The interface is a system enabling positioning of the transport case, opening of its case door, and the grasping and transport of the substrate for transfer between the transport case and the equipment. The said interface, sometimes also called mini-environment, shall hereafter be referred to by the term “frontal equipment module”, or, simply module, and by the acronym EFEM (for Equipment Front End Module).
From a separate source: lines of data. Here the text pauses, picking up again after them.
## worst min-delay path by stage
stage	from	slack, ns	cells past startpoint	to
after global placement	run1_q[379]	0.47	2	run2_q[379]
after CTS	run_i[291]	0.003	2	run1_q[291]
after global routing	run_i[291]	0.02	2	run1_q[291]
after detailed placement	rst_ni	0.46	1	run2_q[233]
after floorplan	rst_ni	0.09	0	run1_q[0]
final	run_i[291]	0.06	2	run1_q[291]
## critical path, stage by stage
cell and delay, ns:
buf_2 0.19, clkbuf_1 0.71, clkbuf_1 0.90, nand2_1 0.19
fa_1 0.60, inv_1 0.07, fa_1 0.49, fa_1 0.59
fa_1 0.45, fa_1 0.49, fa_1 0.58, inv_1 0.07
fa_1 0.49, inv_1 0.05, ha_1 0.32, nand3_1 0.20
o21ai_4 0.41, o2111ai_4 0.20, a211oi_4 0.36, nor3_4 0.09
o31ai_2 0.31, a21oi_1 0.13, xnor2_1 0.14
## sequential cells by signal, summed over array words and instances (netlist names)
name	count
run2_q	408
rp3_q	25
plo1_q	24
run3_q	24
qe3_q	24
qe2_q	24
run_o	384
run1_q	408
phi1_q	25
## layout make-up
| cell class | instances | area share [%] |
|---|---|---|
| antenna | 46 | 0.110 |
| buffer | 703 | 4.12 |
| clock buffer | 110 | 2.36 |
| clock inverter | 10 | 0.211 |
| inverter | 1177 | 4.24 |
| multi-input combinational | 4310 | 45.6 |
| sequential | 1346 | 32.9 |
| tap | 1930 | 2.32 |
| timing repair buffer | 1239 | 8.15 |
$ cat src/clx_pkg.sv
`timescale 1ns / 1ps

package clx_pkg;

  // Default build values for the top-level parameters
  localparam int OFFSET_BITS_DEF     = 24;
  localparam int LINE_BITS_DEF       = 16;
  localparam int MAX_FRAC_DIGITS_DEF = 7;

  // Fixed widths of the token fields
  localparam int OFF_W  = 24;
  localparam int LEN_W  = 8;
  localparam int LINE_W = 16;
  localparam int INT_W  = 32;
  localparam int FRAC_W = 24;

  // Tokens one source byte can produce, and depth of the token queue
  localparam int RUN_MAX     = 3;
  localparam int QUEUE_DEPTH = 8;

  typedef enum logic [4:0] {
    K_INT      = 5'd0,
    K_FLOAT    = 5'd1,
    K_CHAR     = 5'd2,
    K_RETURN   = 5'd3,
    K_IF       = 5'd4,
    K_ELSE     = 5'd5,
    K_FOR      = 5'd6,
    K_WHILE    = 5'd7,
    K_IDENT    = 5'd8,
    K_INTNUM   = 5'd9,
    K_FLOATNUM = 5'd10,
    K_ASSIGN   = 5'd11,
    K_LT       = 5'd12,
    K_GT       = 5'd13,
    K_PLUS     = 5'd14,
    K_MINUS    = 5'd15,
    K_STAR     = 5'd16,
    K_SLASH    = 5'd17,
    K_LPAREN   = 5'd18,
    K_RPAREN   = 5'd19,
    K_LBRACE   = 5'd20,
    K_RBRACE   = 5'd21,
    K_SEMI     = 5'd22,
    K_COMMA    = 5'd23,
    K_EOF      = 5'd24,
    K_ERROR    = 5'd25
  } tok_kind_e;

  typedef enum logic [2:0] {
    M_IDLE    = 3'd0,
    M_NAME    = 3'd1,
    M_INT     = 3'd2,
    M_FRAC    = 3'd3,
    M_SLASH   = 3'd4,
    M_COMMENT = 3'd5
  } scan_mode_e;

  typedef struct packed {
    tok_kind_e           kind;
    logic [OFF_W-1:0]    start;
    logic [LEN_W-1:0]    len;
    logic [LINE_W-1:0]   line;
    logic [LINE_W-1:0]   col;
    logic [INT_W-1:0]    ival;
    logic [FRAC_W-1:0]   fval;
    logic                last;
  } tok_t;

  // All tokens caused by one source byte; a float can only sit in slot 0
  typedef struct packed {
    logic [1:0]               cnt;
    logic                     is_float;
    logic [FRAC_W-1:0]        fdig_val;
    logic [2:0]               fdig_n;
    tok_t [RUN_MAX-1:0]       tok;
  } run_t;

endpackage

$ cat src/clx_if.sv
`timescale 1ns / 1ps

// Source byte channel
interface clx_byte_if;
  logic       valid;
  logic       ready;
  logic [7:0] char_byte;
  logic       is_final;

  modport source (output valid, output char_byte, output is_final, input ready);
  modport sink   (input valid, input char_byte, input is_final, output ready);
endinterface


$ cat src/clx_scan.sv
`timescale 1ns / 1ps

module clx_scan import clx_pkg::*; #(
  parameter int OFFSET_BITS     = OFFSET_BITS_DEF,
  parameter int LINE_BITS       = LINE_BITS_DEF,
  parameter int MAX_FRAC_DIGITS = MAX_FRAC_DIGITS_DEF
) (
  input  logic        clk_i,
  input  logic        rst_ni,
  clx_byte_if.sink    byte_i,
  input  logic        adv_i,
  output run_t        run_o
);

  localparam logic [LINE_BITS-1:0] LINE_MAX = {LINE_BITS{1'b1}};

  localparam logic [7:0] CH_NUL   = 8'h00;
  localparam logic [7:0] CH_NL    = 8'h0A;
  localparam logic [7:0] CH_SPACE = 8'h20;
  localparam logic [7:0] CH_POINT = 8'h2E;
  localparam logic [7:0] CH_SLASH = 8'h2F;
  localparam logic [7:0] CH_ZERO  = 8'h30;
  localparam logic [7:0] CH_UNDER = 8'h5F;

  // Keyword spellings, first character in the low byte
  localparam logic [47:0] KW_INT    = 48'h0000_0074_6E69;
  localparam logic [47:0] KW_CHAR   = 48'h0000_7261_6863;
  localparam logic [47:0] KW_FLOAT  = 48'h0074_616F_6C66;
  localparam logic [47:0] KW_RETURN = 48'h6E72_7574_6572;
  localparam logic [47:0] KW_IF     = 48'h0000_0000_6669;
  localparam logic [47:0] KW_ELSE   = 48'h0000_6573_6C65;
  localparam logic [47:0] KW_FOR    = 48'h0000_0072_6F66;
  localparam logic [47:0] KW_WHILE  = 48'h0065_6C69_6877;

  function automatic logic is_letter(logic [7:0] ch);
    logic [7:0] lc;
    lc = ch | 8'h20;
    return (lc >= 8'h61) && (lc <= 8'h7A);
  endfunction

  function automatic logic [LINE_BITS-1:0] sat_inc(logic [LINE_BITS-1:0] v);
    return (v != LINE_MAX) ? v + LINE_BITS'(1) : v;
  endfunction

  // Kind of a pending name that the byte ch ends
  function automatic tok_kind_e name_kind(logic [7:0] ch, logic [7:0] len, logic [47:0] nm);
    tok_kind_e k;
    k = K_IDENT;
    if (ch == CH_SPACE || ch == CH_NL) begin
      if (len == 8'd3 && nm == KW_INT) k = K_INT;
      else if (len == 8'd4 && nm == KW_CHAR) k = K_CHAR;
      else if (len == 8'd5 && nm == KW_FLOAT) k = K_FLOAT;
    end
    if (k == K_IDENT && !is_letter(ch)) begin
      if (len == 8'd6 && nm == KW_RETURN) k = K_RETURN;
      else if (len == 8'd2 && nm == KW_IF) k = K_IF;
      else if (len == 8'd4 && nm == KW_ELSE) k = K_ELSE;
      else if (len == 8'd3 && nm == KW_FOR) k = K_FOR;
      else if (len == 8'd5 && nm == KW_WHILE) k = K_WHILE;
    end
    return k;
  endfunction

  function automatic tok_kind_e sym_kind(logic [7:0] ch);
    tok_kind_e k;
    unique case (ch)
      8'h3D:   k = K_ASSIGN;
      8'h3C:   k = K_LT;
      8'h3E:   k = K_GT;
      8'h2B:   k = K_PLUS;
      8'h2D:   k = K_MINUS;
      8'h2A:   k = K_STAR;
      8'h28:   k = K_LPAREN;
      8'h29:   k = K_RPAREN;
      8'h7B:   k = K_LBRACE;
      8'h7D:   k = K_RBRACE;
      8'h3B:   k = K_SEMI;
      8'h2C:   k = K_COMMA;
      default: k = K_ERROR;
    endcase
    return k;
  endfunction

  function automatic tok_t mk_tok(tok_kind_e kind, logic [OFFSET_BITS-1:0] start,
                                  logic [7:0] len, logic [LINE_BITS-1:0] ln,
                                  logic [LINE_BITS-1:0] cl, logic [31:0] iv);
    tok_t t;
    t.kind  = kind;
    t.start = OFF_W'(start);
    t.len   = len;
    t.line  = LINE_W'(ln);
    t.col   = LINE_W'(cl);
    t.ival  = iv;
    t.fval  = '0;
    t.last  = 1'b0;
    return t;
  endfunction

  // Input register
  logic       in_vld_q, in_vld_d;
  logic [7:0] in_byte_q, in_byte_d;
  logic       in_fin_q, in_fin_d;

  // Scanner state
  scan_mode_e             mode_q, mode_d;
  logic [OFFSET_BITS-1:0] start_q, start_d;
  logic [7:0]             len_q, len_d;
  logic [47:0]            name_q, name_d;
  logic [31:0]            int_q, int_d;
  logic [23:0]            frac_q, frac_d;
  logic [2:0]             fdig_q, fdig_d;
  logic [OFFSET_BITS-1:0] pos_q, pos_d;
  logic [LINE_BITS-1:0]   line_q, line_d;
  logic [LINE_BITS-1:0]   col_q, col_d;
  logic [LINE_BITS-1:0]   sline_q, sline_d;
  logic [LINE_BITS-1:0]   scol_q, scol_d;
  logic                   done_q, done_d;

  run_t run_q, run_d;

  logic [7:0]           c;
  logic                 letter, name_ch, digit, blank;
  logic [3:0]           dval;
  logic [LINE_BITS-1:0] col_nx;
  logic                 step;

  assign c       = in_byte_q;
  assign letter  = is_letter(c);
  assign name_ch = letter || (c == CH_UNDER);
  assign digit   = (c >= CH_ZERO) && (c <= 8'h39);
  assign blank   = (c == CH_SPACE) || ((c >= 8'h09) && (c <= 8'h0D));
  assign dval    = 4'(c - CH_ZERO);
  assign col_nx  = sat_inc(col_q);
  assign step    = in_vld_q && adv_i && !done_q;

  assign byte_i.ready = !in_vld_q || adv_i;
  assign run_o        = run_q;

  // Load the input register on a transaction, drop it when consumed
  always_comb begin
    in_vld_d  = in_vld_q;
    in_byte_d = in_byte_q;
    in_fin_d  = in_fin_q;
    if (byte_i.valid && byte_i.ready) begin
      in_vld_d  = 1'b1;
      in_byte_d = byte_i.char_byte;
      in_fin_d  = byte_i.is_final;
    end else if (adv_i) begin
      in_vld_d = 1'b0;
    end
  end

  // Scan one byte: pending token, new token, then flush and EOF at the end
  always_comb begin
    logic        again, a_v, m_v, e_v;
    tok_t        a_tok, m_tok, e_tok;
    tok_kind_e   nk;
    logic [35:0] iv_ext;
    logic [1:0]  idx;

    mode_d  = mode_q;
    start_d = start_q;
    len_d   = len_q;
    name_d  = name_q;
    int_d   = int_q;
    frac_d  = frac_q;
    fdig_d  = fdig_q;
    pos_d   = pos_q;
    line_d  = line_q;
    col_d   = col_q;
    sline_d = sline_q;
    scol_d  = scol_q;
    done_d  = done_q;
    run_d   = '0;
    again   = 1'b0;
    a_v     = 1'b0;
    m_v     = 1'b0;
    e_v     = 1'b0;
    a_tok   = '0;
    m_tok   = '0;
    e_tok   = '0;
    nk      = K_IDENT;
    iv_ext  = '0;
    idx     = 2'd0;

    if (step) begin
      if (c != CH_NUL) begin
        unique case (mode_q)
          M_NAME: begin
            nk = name_kind(c, len_q, name_q);
            if (nk != K_IDENT || !name_ch) begin
              a_v   = 1'b1;
              a_tok = mk_tok(nk, start_q, len_q, sline_q, scol_q, '0);
              again = 1'b1;
            end else begin
              if (len_q < 8'd6) name_d = name_q | (48'(c) << {len_q[2:0], 3'b000});
              len_d = (len_q != 8'hFF) ? len_q + 8'd1 : len_q;
            end
          end
          M_INT: begin
            if (digit) begin
              iv_ext = 36'(int_q) * 36'd10 + 36'(dval);
              int_d  = (iv_ext[35:32] != 4'd0) ? 32'hFFFF_FFFF : iv_ext[31:0];
              len_d  = (len_q != 8'hFF) ? len_q + 8'd1 : len_q;
            end else if (c == CH_POINT) begin
              mode_d = M_FRAC;
              len_d  = (len_q != 8'hFF) ? len_q + 8'd1 : len_q;
            end else begin
              a_v   = 1'b1;
              a_tok = mk_tok(K_INTNUM, start_q, len_q, sline_q, scol_q, int_q);
              again = 1'b1;
            end
          end
          M_FRAC: begin
            if (digit) begin
              if (fdig_q < 3'(MAX_FRAC_DIGITS)) begin
                frac_d = frac_q * 24'd10 + 24'(dval);
                fdig_d = fdig_q + 3'd1;
              end
              len_d = (len_q != 8'hFF) ? len_q + 8'd1 : len_q;
            end else begin
              a_v            = 1'b1;
              a_tok          = mk_tok(K_FLOATNUM, start_q, len_q, sline_q, scol_q, int_q);
              again          = 1'b1;
              run_d.is_float = 1'b1;
              run_d.fdig_val = frac_q;
              run_d.fdig_n   = fdig_q;
            end
          end
          M_SLASH: begin
            if (c == CH_SLASH) begin
              mode_d = M_COMMENT;
            end else begin
              a_v   = 1'b1;
              a_tok = mk_tok(K_SLASH, start_q, len_q, sline_q, scol_q, '0);
              again = 1'b1;
            end
          end
          M_COMMENT: begin
            if (c == CH_NL) mode_d = M_IDLE;
          end
          M_IDLE: again = 1'b1;
          default: mode_d = M_IDLE;
        endcase
        if (a_v) mode_d = M_IDLE;

        // Start a new token with this byte
        if (again && !blank) begin
          start_d = pos_q;
          sline_d = line_q;
          scol_d  = col_nx;
          len_d   = 8'd1;
          if (name_ch) begin
            mode_d = M_NAME;
            name_d = 48'(c);
          end else if (digit) begin
            mode_d = M_INT;
            int_d  = 32'(dval);
            frac_d = '0;
            fdig_d = '0;
          end else if (c == CH_SLASH) begin
            mode_d = M_SLASH;
          end else begin
            m_v   = 1'b1;
            m_tok = mk_tok(sym_kind(c), pos_q, 8'd1, line_q, col_nx, '0);
          end
        end

        // Advance position, line and column
        pos_d = pos_q + OFFSET_BITS'(1);
        if (c == CH_NL) begin
          line_d = sat_inc(line_q);
          col_d  = '0;
        end else begin
          col_d = col_nx;
        end
      end

      // End of stream: flush the open token, then EOF
      if (in_fin_q || c == CH_NUL) begin
        unique case (mode_d)
          M_NAME: begin
            m_v   = 1'b1;
            m_tok = mk_tok(name_kind(CH_NUL, len_d, name_d), start_d, len_d, sline_d,
                           scol_d, '0);
          end
          M_INT: begin
            m_v   = 1'b1;
            m_tok = mk_tok(K_INTNUM, start_d, len_d, sline_d, scol_d, int_d);
          end
          M_FRAC: begin
            m_v            = 1'b1;
            m_tok          = mk_tok(K_FLOATNUM, start_d, len_d, sline_d, scol_d, int_d);
            run_d.is_float = 1'b1;
            run_d.fdig_val = frac_d;
            run_d.fdig_n   = fdig_d;
          end
          M_SLASH: begin
            m_v   = 1'b1;
            m_tok = mk_tok(K_SLASH, start_d, len_d, sline_d, scol_d, '0);
          end
          default: ;
        endcase
        mode_d = M_IDLE;
        e_v    = 1'b1;
        e_tok  = mk_tok(K_EOF, pos_d, 8'd0, line_d, sat_inc(col_d), '0);
        done_d = 1'b1;
      end

      // Pack the tokens in order
      if (a_v) begin
        run_d.tok[idx] = a_tok;
        idx            = idx + 2'd1;
      end
      if (m_v) begin
        run_d.tok[idx] = m_tok;
        idx            = idx + 2'd1;
      end
      if (e_v) begin
        run_d.tok[idx] = e_tok;
        idx            = idx + 2'd1;
      end
      run_d.cnt = idx;
    end
  end

  always_ff @(posedge clk_i or negedge rst_ni) begin
    if (!rst_ni) begin
      in_vld_q  <= 1'b0;
      in_byte_q <= '0;
      in_fin_q  <= 1'b0;
      mode_q    <= M_IDLE;
      start_q   <= '0;
      len_q     <= '0;
      name_q    <= '0;
      int_q     <= '0;
      frac_q    <= '0;
      fdig_q    <= '0;
      pos_q     <= '0;
      line_q    <= LINE_BITS'(1);
      col_q     <= '0;
      sline_q   <= LINE_BITS'(1);
      scol_q    <= '0;
      done_q    <= 1'b0;
      run_q     <= '0;
    end else begin
      in_vld_q  <= in_vld_d;
      in_byte_q <= in_byte_d;
      in_fin_q  <= in_fin_d;
      mode_q    <= mode_d;
      start_q   <= start_d;
      len_q     <= len_d;
      name_q    <= name_d;
      int_q     <= int_d;
      frac_q    <= frac_d;
      fdig_q    <= fdig_d;
      pos_q     <= pos_d;
      line_q    <= line_d;
      col_q     <= col_d;
      sline_q   <= sline_d;
      scol_q    <= scol_d;
      done_q    <= done_d;
      if (adv_i) run_q <= run_d;
    end
  end

  // A float token only ever leads its run
  assert property (@(posedge clk_i) disable iff (!rst_ni)
    (run_q.is_float && run_q.cnt != 2'd0) |-> (run_q.tok[0].kind == K_FLOATNUM))
    else $error("float flag without a leading float token");

  // Once the stream has ended, no further tokens are produced
  assert property (@(posedge clk_i) disable iff (!rst_ni)
    (done_q && adv_i) |=> (run_q.cnt == 2'd0))
    else $error("tokens produced after end of stream");

endmodule

$ cat src/flat_wrapper.sv
// flat-port wrapper written by rule: the top's interface ports become plain ports
module clx_scan_flat import clx_pkg::*;
#(
  parameter int OFFSET_BITS     = OFFSET_BITS_DEF,
  parameter int LINE_BITS       = LINE_BITS_DEF,
  parameter int MAX_FRAC_DIGITS = MAX_FRAC_DIGITS_DEF
)
  (clk_i, rst_ni, adv_i, run_o, byte_i_valid, byte_i_char_byte, byte_i_is_final, byte_i_ready);
  clx_byte_if byte_i_i ();
  input  logic clk_i;
  input  logic rst_ni;
  input  logic adv_i;
  output run_t run_o;
  input wire logic [$bits(byte_i_i.valid)-1:0] byte_i_valid;
  input wire logic [$bits(byte_i_i.char_byte)-1:0] byte_i_char_byte;
  input wire logic [$bits(byte_i_i.is_final)-1:0] byte_i_is_final;
  output wire logic [$bits(byte_i_i.ready)-1:0] byte_i_ready;
  assign byte_i_i.valid = byte_i_valid;
  assign byte_i_i.char_byte = byte_i_char_byte;
  assign byte_i_i.is_final = byte_i_is_final;
  assign byte_i_ready = byte_i_i.ready;
  clx_scan #(.OFFSET_BITS(OFFSET_BITS), .LINE_BITS(LINE_BITS), .MAX_FRAC_DIGITS(MAX_FRAC_DIGITS)) u_core (.clk_i(clk_i), .rst_ni(rst_ni), .byte_i(byte_i_i), .adv_i(adv_i), .run_o(run_o));
endmodule
$ cat config.mk
export PLATFORM = sky130hd
export DESIGN_NAME = clx_scan_flat
export DESIGN_NICKNAME = d
export VERILOG_FILES = /design/src/clx_pkg.sv /design/src/clx_if.sv /design/src/clx_scan.sv /design/src/flat_wrapper.sv
export SDC_FILE = /design/constraint.sdc
export NUM_CORES = 2
export LEC_CHECK = 0
export BUFFER_PORTS_ARGS = -buffer_cell sky130_fd_sc_hd__clkbuf_2
export CAP_MARGIN = 20
export CORE_UTILIZATION = 45
export DETAILED_ROUTE_END_ITERATION = 10
export PLACE_DENSITY = 0.78
export SETUP_SLACK_MARGIN = 0.5
export SYNTH_ARGS = -nofsm -noshare
export SYNTH_HDL_FRONTEND = slang
export SYNTH_SLANG_ARGS = --single-unit
$ cat constraint.sdc
create_clock -name clk_i -period 5.08 [get_ports clk_i]
set_clock_uncertainty 0.2 [all_clocks]
set_input_delay 0.254 -clock clk_i [delete_from_list [all_inputs] [get_ports clk_i]]
set_output_delay 0.254 -clock clk_i [all_outputs]
set_load 0.02 [all_outputs]
After elaboration in Yosys (flattened, before gate mapping)
Index checks and enable logic that the tools add are counted.
- memories kept: 0
- ROM bits: 0
- output and inout port bits: 409
- bits in latches: 0
- flip-flop bits (word level): 649
- input port bits: 13
- memory bits (writable): 0
- logic and storage cells: 318
- add/sub/neg operators: 11
- muxes and demuxes: 150
- bitwise logic cells: 1
- $lt $le $gt $ge: 12
- $mul: 2
- eq/ne operators: 55
- reductions and logical operators: 42
- div/mod/pow operators: 0
- shift-type cells: 1
- operators by type and width (kind ; count):
    2-to-1 mux 126 bit ; 17
    2-to-1 mux 378 bit ; 3
    case mux 126 bit (4 select lines) ; 2
    bitwise mux 378 bit ; 2
    demux 126 bit (select 2 bit) ; 2
    2-to-1 mux 408 bit ; 1
    2-to-1 mux 48 bit ; 7
    2-to-1 mux 125 bit ; 2
    2-to-1 mux 24 bit ; 10
    2-to-1 mux 32 bit ; 7
    2-to-1 mux 16 bit ; 12
    == test 48 x 23 -> 1 bit, second input constant ; 3
    == test 48 x 31 -> 1 bit, second input constant ; 3
    == test 48 x 39 -> 1 bit, second input constant ; 3
    2-to-1 mux 28 bit ; 5
    == test 8 x 6 -> 1 bit, second input constant ; 13
    == test 48 x 15 -> 1 bit, second input constant ; 2
    == test 48 x 47 -> 1 bit, second input constant ; 2
    2-to-1 mux 5 bit ; 19
    2-to-1 mux 8 bit ; 8
    case mux 5 bit (12 select lines) ; 1
    2-to-1 mux 3 bit ; 19
    adder 16 x 1 -> 16 bit, second input constant ; 3
    == test 8 x 3 -> 1 bit, second input constant ; 6
    49 further kinds ; 122

Longest topological paths before layout
- depth after elaboration: 45
- mapped depth: 22
- mapped depth without buffers: 20

Least setup slack after synthesis
Ideal clock, no wire load.
- path type: reg2reg
- start: register u_core.name_q[8]
- end: register u_core.run_q (netlist bit u_core.run_o[52])
- data required time: 4.797 ns
- data arrival time: 4.854 ns
- setup time: 0.083 ns
- path buffers: 4
- period minus slack after synthesis: 5.137 ns
- setup slack: -0.057 ns
- stages on the path, launching flop included: 19
- cells stage by stage: dfrtp_1 clkbuf_1 or3b_2 nor4_1 nand4_1 a2bb2o_1 nor3_1 o211ai_1 and2_1 clkbuf_1 inv_1 clkbuf_1 ha_1 nand2_1 nand2_1 o41ai_1 clkbuf_1 a22oi_1 o21ai_0
- longest elaborated chain between the ends: 45
- elaborated cells between the ends (all ways): 93
- classes of those cells: add/sub: 1; order compare: 4; eq/ne: 14; mux: 60; reduce/logical: 14
- ends and longest elaborated chain (item ; line ; source):
    start: declaration ; clx_scan.sv:108 ; logic [47:0] name_q, name_d;
    start signal: assignment ; clx_scan.sv:353 ; name_q <= name_d;
    == test 48 x 39 -> 1 bit ; clx_scan.sv:52 ; else if (len == 8'd5 && nm == KW_FLOAT) k = K_FLOAT;
    logical AND 1 bit ; clx_scan.sv:52 ;
    2-to-1 mux 4 bit ; clx_scan.sv:52 ;
    2-to-1 mux 5 bit ; clx_scan.sv:51 ; else if (len == 8'd4 && nm == KW_CHAR) k = K_CHAR;
    2-to-1 mux 5 bit ; clx_scan.sv:50 ; if (len == 8'd3 && nm == KW_INT) k = K_INT;
    2-to-1 mux 5 bit ; clx_scan.sv:49 ; if (ch == CH_SPACE || ch == CH_NL) begin
    2-to-1 mux 5 bit ; clx_scan.sv:188 ; unique case (mode_q)
    2-to-1 mux 5 bit ; clx_scan.sv:187 ; if (c != CH_NUL) begin
    (+29 left out) ; -- ;
    2-to-1 mux 2 bit ; clx_scan.sv:186 ; if (step) begin
    < comparator 2 x 3 -> 1 bit (implied by the code) or >= comparator 2 x 1 -> 1 bit (tied branches) ; clx_scan.sv:320 ; run_d.tok[idx] = e_tok;
    logical AND 1 bit (implied by the code) ; clx_scan.sv:320 ;
    2-to-1 mux 126 bit (implied by the code) ; clx_scan.sv:320 ;
    demux 126 bit (select 2 bit) ; -- ;
    bitwise mux 378 bit ; clx_scan.sv:320 ;
    2-to-1 mux 378 bit (*) ; clx_scan.sv:319 ; if (e_v) begin
    2-to-1 mux 408 bit (*) ; clx_scan.sv:186 ;
    end signal: assignment ; clx_scan.sv:363 ; if (adv_i) run_q <= run_d;
    end: declaration ; clx_scan.sv:119 ; run_t run_q, run_d;
Every way passes the cells marked *; elsewhere a longest branch is shown, timed or not. The select of a mux whose other input is x is not followed.
A chain may end at the register's enable or synchronous reset.

Final worst setup path
- start: register u_core.int_q[13]
- end: register u_core.int_q[16]
- longest elaborated chain between the ends: 10
- ends and longest elaborated chain (item ; line ; source):
    start: declaration ; clx_scan.sv:109 ; logic [31:0] int_q, int_d;
    start signal: assignment ; clx_scan.sv:354 ; int_q <= int_d;
    multiplier 32 x 3 -> 35 bit (*) ; clx_scan.sv:202 ; iv_ext = 36'(int_q) * 36'd10 + 36'(dval);
    adder 36 x 4 -> 36 bit (*) ; clx_scan.sv:202 ;
    nonzero test 4 bit ; clx_scan.sv:203 ; int_d = (iv_ext[35:32] != 4'd0) ? 32'hFFFF_FFFF : iv_ext[31:0];
    2-to-1 mux 32 bit (*) ; clx_scan.sv:203 ;
    2-to-1 mux 32 bit (*) ; clx_scan.sv:201 ; if (digit) begin
    2-to-1 mux 32 bit (*) ; clx_scan.sv:188 ;
    2-to-1 mux 32 bit ; clx_scan.sv:256 ; end else if (digit) begin
    2-to-1 mux 32 bit ; clx_scan.sv:253 ; if (name_ch) begin
    2-to-1 mux 32 bit (*) ; clx_scan.sv:248 ; if (again && !blank) begin
    2-to-1 mux 32 bit (*) ; clx_scan.sv:187 ;
Every way passes the cells marked *; elsewhere a longest branch is shown, timed or not.
<file path="config.mk">
export PLATFORM = sky130hd
export DESIGN_NAME = dsa_signature_verify
export DESIGN_NICKNAME = d
export VERILOG_FILES = /design/src/hdl/dsa_sv_pkg.sv /design/src/hdl/dsa_signature_verify.sv
export SDC_FILE = /design/constraint.sdc
export NUM_CORES = 2
export LEC_CHECK = 0
export ABC_AREA = 1
export BUFFER_PORTS_ARGS = -buffer_cell sky130_fd_sc_hd__buf_2
export CORE_MARGIN = 2
export CORE_UTILIZATION = 45
export CTS_BUF_LIST = sky130_fd_sc_hd__clkbuf_16
export CTS_CLUSTER_SIZE = 40
export DETAILED_ROUTE_END_ITERATION = 8
export MAX_ROUTING_LAYER = met4
export PLACE_DENSITY = 0.65
export SLEW_MARGIN = 20
export SYNTH_ARGS = -nofsm -noshare
export SYNTH_HDL_FRONTEND = slang
export SYNTH_SLANG_ARGS = --single-unit
</file>
<file path="constraint.sdc">
create_clock -name clk -period 15.1 [get_ports clk]
set_clock_uncertainty 0.15 [all_clocks]
set_input_delay 3.02 -clock clk [delete_from_list [all_inputs] [get_ports clk]]
set_output_delay 3.02 -clock clk [all_outputs]
set_load 0.05 [all_outputs]
</file>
Under atmospheric pressure, the EFEM module comprises robotic means to transport each substrate from the transport to a loading and unloading chamber (designated by the term “load lock”) that communicates with a transfer chamber preceding a process chamber. During the loading process, the substrates are transferred from the transport case to the lock under atmospheric pressure. The loading lock is then subjected to very low pressure. Then the transfer chamber robot transports the substrate from the load lock to the vacuum processing chamber, where processing takes place. When processing is completed, the reverse operation—unloading of the substrate from the processing chamber to the transport case—requires bringing the load lock back to atmospheric pressure before transfer of the substrate with the help of robotic means to the EFEM module and the transport case.
These gas pressure variations require pumping and re-pressurizing to atmospheric pressure operations that cause gas flows likely to generate particulate contaminations of the loading lock and therefore of the substrates. It is therefor particularly necessary to limit possible contaminations, so as to increase the productivity of semiconductor manufacturing facilities. Best efforts are therefore devoted to minimizing oxidation and corrosion phenomena affecting the substrates during the processing phases, the waiting phases in the transport case between two steps of the process, or the transfer phases from one semiconductor processing equipment to another.
One solution is to implement purging solutions at the end of the processing, but for certain new technologies the oxidation or corrosion phenomena take place even before the end of the processing of complete lots of substrates. This forces manufacturers to divide the lots and to process each portion successively, which leads to an increase in the total lot processing time.
Another solution consists in reducing the waiting phases between two steps of the process, but this requires increasing the quantity of equipment and raises cost issues.